• _What needs to be done_: Find the string "routing" in the records and copy each line where it occurs.

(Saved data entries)
**src/rtl/ram8_arbiter_pkg.sv**
```systemverilog
`default_nettype none
// ============================================================================
// Module      : ram8_arbiter_pkg
// Description : Shared definitions for the RAM8 two-port arbiter: FSM state
//               encoding, clear-sequence terminal count, last-served codes.
// Ports       : none (package)
// Revision    : 1.0 - initial release
// ============================================================================
package ram8_arbiter_pkg;

    typedef enum logic [1:0] {
        S_INIT   = 2'd0,
        S_IDLE   = 2'd1,
        S_ACCESS = 2'd2,
        S_DONE   = 2'd3
    } state_t;

    // Last address written by the post-reset clear sequence.
    localparam logic [2:0] INIT_LAST = 3'd7;

    // Encoding of the last-served register: 1 means requester B.
    localparam logic LAST_A = 1'b0;
    localparam logic LAST_B = 1'b1;

endpackage
`default_nettype wire

```
**src/rtl/rr_pick2.sv**
```systemverilog
`default_nettype none
// ============================================================================
// Module      : rr_pick2
// Description : Two-way round-robin tie-break. A lone requester always wins;
//               on a tie the requester that was not served last wins.
// Ports       : a_req, b_req  - request inputs
//               last_served   - 1 = B was served last, 0 = A
//               grant_a/b     - one-hot (or zero) grant outputs
// Revision    : 1.0 - initial release
// ============================================================================
module rr_pick2 (
    input  logic a_req,
    input  logic b_req,
    input  logic last_served,
    output logic grant_a,
    output logic grant_b
);

    assign grant_a = a_req & (~b_req |  last_served);
    assign grant_b = b_req & (~a_req | ~last_served);

endmodule
`default_nettype wire

```
**src/rtl/ram8_arbiter.sv**
```systemverilog
`default_nettype none
// ============================================================================
// Module      : ram8_arbiter
// Description : Arbitrates two requesters onto a single external RAM8 port.
//               After reset the RAM is cleared (8 writes of zero), then each
//               granted request takes IDLE -> ACCESS -> DONE (3 cycles).
// Ports       : clk, reset          - clock, async active-high reset
//               a_* / b_*           - requester A / B request and response
//               ram_addr/in/write   - shared RAM8 port drive
//               ram_out             - RAM8 combinational read data
//               busy                - high during the post-reset clear
// Revision    : 1.0 - initial release
// ============================================================================
module ram8_arbiter
    import ram8_arbiter_pkg::*;
(
    input  logic        clk,
    input  logic        reset,
    input  logic        a_req,
    input  logic        a_write,
    input  logic [2:0]  a_addr,
    input  logic [15:0] a_wdata,
    output logic        a_ack,
    output logic [15:0] a_rdata,
    input  logic        b_req,
    input  logic        b_write,
    input  logic [2:0]  b_addr,
    input  logic [15:0] b_wdata,
    output logic        b_ack,
    output logic [15:0] b_rdata,
    output logic [2:0]  ram_addr,
    output logic [15:0] ram_in,
    output logic        ram_write,
    input  logic [15:0] ram_out,
    output logic        busy
);

    state_t      r_state;
    logic [2:0]  r_count;
    logic        r_last_b;
    logic        r_lat_b;
    logic        r_lat_write;
    logic [2:0]  r_lat_addr;
    logic [15:0] r_lat_wdata;

    logic        w_grant_a;
    logic        w_grant_b;

    rr_pick2 u_pick (
        .a_req       (a_req),
        .b_req       (b_req),
        .last_served (r_last_b),
        .grant_a     (w_grant_a),
        .grant_b     (w_grant_b)
    );

    always_ff @(posedge clk or posedge reset) begin
        if (reset) begin
            r_state     <= S_INIT;
            r_count     <= 3'd0;
            r_last_b    <= LAST_B;
            r_lat_b     <= 1'b0;
            r_lat_write <= 1'b0;
            r_lat_addr  <= 3'd0;
            r_lat_wdata <= 16'd0;
            a_ack       <= 1'b0;
            b_ack       <= 1'b0;
            a_rdata     <= 16'd0;
            b_rdata     <= 16'd0;
        end else begin
            case (r_state)
                S_INIT: begin
                    // Stop on the terminal count rather than wrapping, so the
                    // clear never revisits address 0.
                    if (r_count == INIT_LAST) begin
                        r_state <= S_IDLE;
                    end else begin
                        r_count <= r_count + 3'd1;
                    end
                end
                S_IDLE: begin
                    if (w_grant_a || w_grant_b) begin
                        r_lat_b     <= w_grant_b;
                        r_lat_write <= w_grant_b ? b_write : a_write;
                        r_lat_addr  <= w_grant_b ? b_addr  : a_addr;
                        r_lat_wdata <= w_grant_b ? b_wdata : a_wdata;
                        r_state     <= S_ACCESS;
                    end
                end
                S_ACCESS: begin
                    // Writes echo their own data back as the response.
                    if (r_lat_b) begin
                        b_rdata <= r_lat_write ? r_lat_wdata : ram_out;
                        b_ack   <= 1'b1;
                    end else begin
                        a_rdata <= r_lat_write ? r_lat_wdata : ram_out;
                        a_ack   <= 1'b1;
                    end
                    r_last_b <= r_lat_b;
                    r_state  <= S_DONE;
                end
                S_DONE: begin
                    a_ack   <= 1'b0;
                    b_ack   <= 1'b0;
                    r_state <= S_IDLE;
                end
                default: begin
                    r_state <= S_INIT;
                end
            endcase
        end
    end

    // RAM port decode from registered state. The clear-write strobe is gated
    // by reset so the port is quiet while reset is held.
    always_comb begin
        ram_write = 1'b0;
        ram_addr  = 3'd0;
        ram_in    = 16'd0;
        case (r_state)
            S_INIT: begin
                ram_write = ~reset;
                ram_addr  = r_count;
            end
            S_ACCESS: begin
                ram_write = r_lat_write;
                ram_addr  = r_lat_addr;
                ram_in    = r_lat_wdata;
            end
            default: begin
                ram_write = 1'b0;
            end
        endcase
    end

    assign busy = (r_state == S_INIT);

endmodule
`default_nettype wire
```
**config.mk**
```make
export PLATFORM = sky130hd
export DESIGN_NAME = ram8_arbiter
export DESIGN_NICKNAME = d
export VERILOG_FILES = /design/src/rtl/ram8_arbiter_pkg.sv /design/src/rtl/rr_pick2.sv /design/src/rtl/ram8_arbiter.sv
export SDC_FILE = /design/constraint.sdc
export NUM_CORES = 1
export LEC_CHECK = 0
export CORE_ASPECT_RATIO = 1.75
export CORE_MARGIN = 3
export CORE_UTILIZATION = 46
export CTS_BUF_LIST = sky130_fd_sc_hd__clkbuf_8
export DETAILED_ROUTE_END_ITERATION = 16
export GPL_ROUTABILITY_DRIVEN = 0
export PLACE_DENSITY_LB_ADDON = 0.3
export RECOVER_POWER = 100
export SKIP_CTS_REPAIR_TIMING = 1
export SLEW_MARGIN = 20
export SYNTH_ARGS = -nofsm -noshare
export SYNTH_HDL_FRONTEND = slang
export SYNTH_SLANG_ARGS = --single-unit
```
**constraint.sdc**
```tcl
create_clock -name clk -period 2.9 [get_ports clk]
set_clock_uncertainty 0.15 [all_clocks]
set_input_delay 0.435 -clock clk [delete_from_list [all_inputs] [get_ports clk]]
set_output_delay 0.435 -clock clk [all_outputs]
set_load 0.03 [all_outputs]
```
==> results of run 1 <==
-- final cells by class --
class / count / area (um^2) / share of cell area (%)
clock inverters: 6 / 103 / 2.32
multi-input cells: 218 / 1380 / 31.1
inverters: 4 / 15.0 / 0.339
clock buffers: 10 / 138 / 3.11
repair buffers: 122 / 1160 / 26.3
well taps: 82 / 103 / 2.32
flip-flops and latches: 61 / 1530 / 34.5
-- power groups by stage --
stage,registers [mW],logic [mW],clock network (mW)
after floorplan,1.93,1.57,0
after global placement,1.59,2.81,0
after detailed placement,1.61,2.89,0
after CTS,1.59,2.91,0.926
after global routing,1.64,2.90,0.962
final,1.58,2.65,0.911
-- metrics by stage --
stage / cell area (um^2) / hold slack (ns) / worst slack (ns)
4_1_cts: 4570 / 0.334 / 0.0587
5_1_grt: 4430 / 0.364 / 0.000242
6_report: 4430 / 0.322 / 0.0840
2_1_floorplan: 3160 / 0.339 / 0.206
3_3_place_gp: 4330 / 0.315 / 0.565
3_5_place_dp: 4330 / 0.320 / 0.483
-- worst max-delay path by stage --
stage	startpoint	to	slack, ns
final	r_state[0]$_DFFE_PP0P_	ram_in[4]	0.08
after detailed placement	r_state[0]$_DFFE_PP0P_	ram_in[4]	0.48
after floorplan	reset	ram_write	0.21
after global placement	r_state[0]$_DFFE_PP0P_	ram_in[14]	0.57
after global routing	r_state[0]$_DFFE_PP0P_	ram_in[3]	0.0002
after CTS	r_state[0]$_DFFE_PP0P_	ram_in[4]	0.06
-- synthesized netlist by cell type (all sizes together) --
cell     count  area (um^2)
o21ai       18         93.8
mux2         4         45.0
a31oi        2         12.5
nand2b       1         6.26
nand2       38          143
a21bo        1         10.0
a21boi       1         18.8
xor2         1         8.76
nor2        42          183
dfrtp       60         1500
ha           9          113
a21oi       60          499
o21a         1         8.76
o2bb2ai      1         8.76
clkbuf       2         8.75
and2        17          106
mux2i       17          170
and2b        1         8.76
a22oi        1         7.51
dfstp        1         26.3
inv          4         15.0
buf         17          140
a22o         3         26.3
-- worst max-delay path, stage by stage (launching register included) --
cell and delay (ns):
dfrtp_1 0.41, inv_1 0.17, ha_1 0.22, buf_4 0.24
and2_1 0.16, clkdlybuf4s50_1 0.67
-- cells by family after synthesis --
kind of cell	count (synthesis)	synth area share (%)
buffers and inverters	23	5.19
AND/OR/NAND/NOR	99	14.1
adder cells (fa/ha/maj)	9	3.56
XOR/XNOR	1	0.277
flip-flops	61	48.3
multiplexers	21	6.81
AO/OA/AOI/OAI	88	21.7
-- placed cells by master, fill, tap and decap left out, types with 2 or more instances in the layout --
cell type         n
nand2_1          38
mux2_2            3
dlygate4sd3_1    37
inv_1             6
mux2i_1          17
and2_1           16
a21oi_1          31
buf_4             2
a22o_1            3
a21oi_2          29
a31oi_1           2
nor2_2           10
nor2_1           32
o21ai_0          17
bufinv_16         3
clkbuf_8         10
clkbuf_1          9
dfrtp_1          60
clkdlybuf4s50_1  72
ha_1              9
-- registers in the layout, summed over array words and instances, names as in the netlist --
signal       flops
r_lat_wdata     16
b_rdata         16
r_last_b         1
r_state          2
a_ack            1
r_lat_b          1
b_ack            1
a_rdata         16
r_lat_write      1
r_lat_addr       3
r_count          3
-- metal layers --
| layer | wire [um] | part of all wire (%) |
|---|---|---|
| met1 | 3040 | 37 |
| met2 | 4540 | 56 |
| met3 | 374 | 4.6 |
| met4 | 214 | 2.6 |
| met5 | 0 | 0 |
==> flow_metrics.env, run 1 <==
export IMPL_status="finished, violations left"
export IMPL_violations="capacitance limit, slew limit"
export IMPL_start_util_pct=48.0
export IMPL_start_kind="flip-flop"
export IMPL_finalHoldViolCount=0
export IMPL_grt_usage_pct=22.4
export IMPL_ys_types=31
export IMPL_syn_area_um2=3160
export IMPL_ys_ff_latch=61
export IMPL_die_w_um=68.7
export IMPL_gr_usage_met2_pct=39.6
export IMPL_switchingPower_mw=2.23
export IMPL_drive_gt1_share_pct=15.4
export IMPL_ios=115
export IMPL_cp_end_kind="output pin"
export IMPL_drv_cap=1
export IMPL_routed_wl_um=8170
export IMPL_seq_area_frac_synth_pct=48.3
export IMPL_wl_per_cell_um=16.2
export IMPL_core_area_um2=6590
export IMPL_slew_headroom_pct=-0.157
export IMPL_dr_pass1_iters=4
export IMPL_top_usage_layer="met2"
export IMPL_insertion_delay_ns=0.34
export IMPL_cts_tree="built"
export IMPL_syn_to_final_growth_pct=40.0
export IMPL_syn_inst=302
export IMPL_grt_pass1_vias=2619
export IMPL_reg2reg_slack_ns=0.36
export IMPL_met1_usage_pct=25.0
export IMPL_ir_drop_mv=0.530
export IMPL_setup_viol=0
export IMPL_min_path_cells=2
export IMPL_vias=2571
export IMPL_reg2regPathDepth=6
export IMPL_slew_violations=61
export IMPL_clockBufferDepth=2
export IMPL_grt_ovfl_total=0
export IMPL_fp_row_count=39
export IMPL_die_area_um2=7940
export IMPL_die_height_um=116
export IMPL_crit_reg2reg_launch="r_state[0]$_DFFE_PP0P_"
export IMPL_cts_made_buffers=9
export IMPL_p_int_mw=2.91
export IMPL_clkPwrFrac_pct=17.7
export IMPL_antenna_found_initial=0
export IMPL_cts_root_buf="clkbuf_8"
export IMPL_regToRegEndpoint="a_rdata[7]$_DFFE_PP0P_"
export IMPL_syn_num_nets=371
export IMPL_fin_nets=485
export IMPL_drt_iter0_markers=171
export IMPL_p_leak_nw=1.91
export IMPL_clock_fmax_ghz=0.355
export IMPL_yosys_warnings=0
export IMPL_cts_clk_slew_worst_paths_ns=0.07
export IMPL_avgSynthCellArea_um2=10.5
export IMPL_clock_sinks=61
export IMPL_fin_setup_tns_ns=0
export IMPL_grtUsageMet3_pct=4.17
export IMPL_io_buffers=114
export IMPL_p_sw_share_pct=43.4
export IMPL_worstSetupPathType="flip-flop to output pin"
export IMPL_num_antenna_cells=0
export IMPL_grt_pass1_wl_um=12900
export IMPL_h_tree_depth=3
export IMPL_grt_max_degree=62
export IMPL_fin_crit_sh_pct=97.1
export IMPL_finish_utilization_pct=67.2
export IMPL_final_min_clock_period_ns=2.82
export IMPL_power_per_cell_area_nw_per_um2=1160
export IMPL_worstMarginPinSlew_ns=1.50
export IMPL_dp_hpwl_um=6130
export IMPL_vias_per_cell=5.11
export IMPL_arrival_ns=2.23
export IMPL_drc_errors=0
export IMPL_required_ns=2.32
export IMPL_combPwrFrac_pct=51.6
export IMPL_stdcell_count=503
export IMPL_fillers=566
export IMPL_min_to="a_rdata[12]$_DFFE_PP0P_"
export IMPL_rsz0062_at_grt="no"
export IMPL_hold_path_class="flip-flop to flip-flop"
export IMPL_p_seq_share_pct=30.7
export IMPL_hold_start="a_rdata[12]$_DFFE_PP0P_"
export IMPL_ant_nets=0
export IMPL_dp_cells=487
export IMPL_total_power_mw=5.15
export IMPL_cp_max_fo=21
(Power assumes the default switching activity.)
==> run 2, diff against run 1 <==
--- a/config.mk
+++ b/config.mk
@@ -14,4 +14,5 @@
 export PLACE_DENSITY_LB_ADDON = 0.3
 export RECOVER_POWER = 100
+export REMOVE_ABC_BUFFERS = 1
 export SKIP_CTS_REPAIR_TIMING = 1
 export SLEW_MARGIN = 20
==> constraint.sdc (replaced) <==
create_clock -name clk -period 2.9 [get_ports clk]
set_clock_uncertainty 0.15 [all_clocks]
set_input_delay 0.725 -clock clk [delete_from_list [all_inputs] [get_ports clk]]
set_output_delay 0.725 -clock clk [all_outputs]
set_load 0.03 [all_outputs]
==> run 2 against run 1 <==
Effect of this change:
- the run still ends with capacitance limit, slew limit left
- via count up 0.66%
- die area unchanged
- hold slack better by 0.0043 ns
- cell count down 0.20%
- non-clock buffer count unchanged
- total power down 3.8%
- critical path type unchanged
- combinational power about the same
- core utilization down 1.0 points
- largest power group unchanged
==> flow_metrics.env, run 2 (synthesis gave the netlist of run 1 again) <==
export IMPL_switchingPower_mw=2.21
export IMPL_clockBufferDepth=2
export IMPL_cts_root_buf="clkbuf_8"
export IMPL_p_leak_nw=1.92
export IMPL_p_seq_share_pct=31.2
export IMPL_cts_tree="built"
export IMPL_finish_utilization_pct=66.2
export IMPL_top_regs="a_rdata x16, b_rdata x16, r_lat_wdata x16"
export IMPL_clkPwrFrac_pct=14.9
export IMPL_setup_viol=0
export IMPL_required_ns=2.03
export IMPL_grt_pass1_wl_um=12700
export IMPL_ir_drop_mv=0.739
export IMPL_worstMarginPinSlew_ns=1.52
export IMPL_slew_headroom_pct=-1.25
export IMPL_fin_setup_tns_ns=0
export IMPL_setup_slack_ns=0.104
export IMPL_dp_cells=487
export IMPL_die_height_um=116
export IMPL_antenna_found_initial=0
export IMPL_grt_ovfl_total=0
export IMPL_grt_max_degree=62
export IMPL_reg2reg_slack_ns=0.34
export IMPL_arrival_ns=1.92
export IMPL_clock_fmax_ghz=0.358
export IMPL_dr_pass1_iters=4
export IMPL_clock_sinks=61
export IMPL_fin_nets=485
export IMPL_cts_made_buffers=9
export IMPL_hold_start="a_rdata[2]$_DFFE_PP0P_"
export IMPL_drt_iter0_markers=149
export IMPL_crit_reg2reg_launch="r_state[0]$_DFFE_PP0P_"
export IMPL_num_antenna_cells=0
export IMPL_layout_common_cells="60 x dfrtp_1, 58 x clkdlybuf4s50_1, 38 x nand2_1"
export IMPL_vias=2588
export IMPL_ios=115
export IMPL_insertion_delay_ns=0.34
export IMPL_drv_cap=1
export IMPL_final_common_cell="dfrtp_1"
export IMPL_placed_area_um2=4300
export IMPL_grt_pass1_vias=2636
export IMPL_p_int_mw=2.74
export IMPL_cp_end_kind="output pin"
export IMPL_ant_nets=0
export IMPL_syn_to_final_growth_pct=37.9
export IMPL_hold_path_class="flip-flop to flip-flop"
export IMPL_start_kind="flip-flop"
export IMPL_power_per_cell_area_nw_per_um2=1140
export IMPL_p_sw_share_pct=44.6
export IMPL_stdcell_count=502
export IMPL_grt_usage_pct=22.2
export IMPL_reg2regPathDepth=7
export IMPL_rsz0062_at_grt="no"
export IMPL_fp_row_count=39
export IMPL_slew_violations=62
export IMPL_routed_wl_um=8220
export IMPL_combPwrFrac_pct=53.9
export IMPL_io_buffers=114
export IMPL_min_path_cells=2
export IMPL_finalHoldViolCount=0
export IMPL_final_min_clock_period_ns=2.80
export IMPL_whs_ns=0.326
export IMPL_drc_errors=0
export IMPL_start_util_pct=48.0
export IMPL_total_power_mw=4.95
export IMPL_vias_per_cell=5.16
export IMPL_core_area_um2=6590
export IMPL_fin_area_um2=4360
export IMPL_status="finished, violations left"
export IMPL_dp_hpwl_um=5930
export IMPL_worstSetupPathType="flip-flop to output pin"
export IMPL_die_w_um=68.7
export IMPL_h_tree_depth=3
export IMPL_fin_crit_sh_pct=96.4
export IMPL_violations="capacitance limit, slew limit"
export IMPL_regToRegEndpoint="b_rdata[15]$_DFFE_PP0P_"
export IMPL_preCtsSetupSlack_ns=0.331
export IMPL_cp_max_fo=6
export IMPL_wl_per_cell_um=16.4
export IMPL_drive_gt1_share_pct=20.2
export IMPL_die_area_um2=7940
export IMPL_cts_clk_slew_worst_paths_ns=0.07
export IMPL_min_to="a_rdata[2]$_DFFE_PP0P_"
## run 2: critical path, stage by stage, from the launching register on
cell	delay [ns]
dfrtp_1	0.43
inv_1	0.16
ha_1	0.28
clkdlybuf4s50_1	0.71
## run 2: cell type report
cell class	count	area [um^2]
fillers	591	2230
flip-flops and latches	61	1530
multi-input cells	218	1380
repair buffers	122	1140
clock buffers	11	151
well taps	82	103
clock inverters	4	41.3
inverters	4	15.0
## run 2: power groups by stage
stage / clock network [mW] / registers, mW / logic, mW
3_5_place_dp: 0 / 1.58 / 2.90
4_1_cts: 0.755 / 1.56 / 2.92
2_1_floorplan: 0 / 1.97 / 1.42
3_3_place_gp: 0 / 1.56 / 2.84
6_report: 0.737 / 1.54 / 2.67
5_1_grt: 0.788 / 1.59 / 2.92
## run 2: worst max-delay path by stage
stage,from,to,slack [ns],depth (start not counted)
after global routing,r_state[0]$_DFFE_PP0P_,ram_in[7],0.02,5
after detailed placement,r_state[0]$_DFFE_PP0P_,ram_addr[0],0.33,5
after CTS,r_state[0]$_DFFE_PP0P_,ram_addr[0],-0.07,5
after global placement,r_state[0]$_DFFE_PP0P_,ram_addr[1],0.36,5
final,r_state[0]$_DFFE_PP0P_,busy,0.10,3
after floorplan,reset,ram_write,-0.37,2
## run 2: routing by layer
layer	wire, um	up-vias	GRT usage [%]
li1	-	1245	-
met1	3010	1247	23.7
met5	0	-	0
met4	224	0	12.1
met3	414	15	3.88
met2	4570	81	39.5
==> run 3, diff against run 2 <==
- SKIP_LAST_GASP: not set -> 1
==> results of run 3 <==
No change in the layout: final DEF, timing and power equal those of run 2.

• _Output for this task_:
after global routing,1.64,2.90,0.962
after global routing	r_state[0]$_DFFE_PP0P_	ram_in[3]	0.0002
after global routing,r_state[0]$_DFFE_PP0P_,ram_in[7],0.02,5
## run 2: routing by layer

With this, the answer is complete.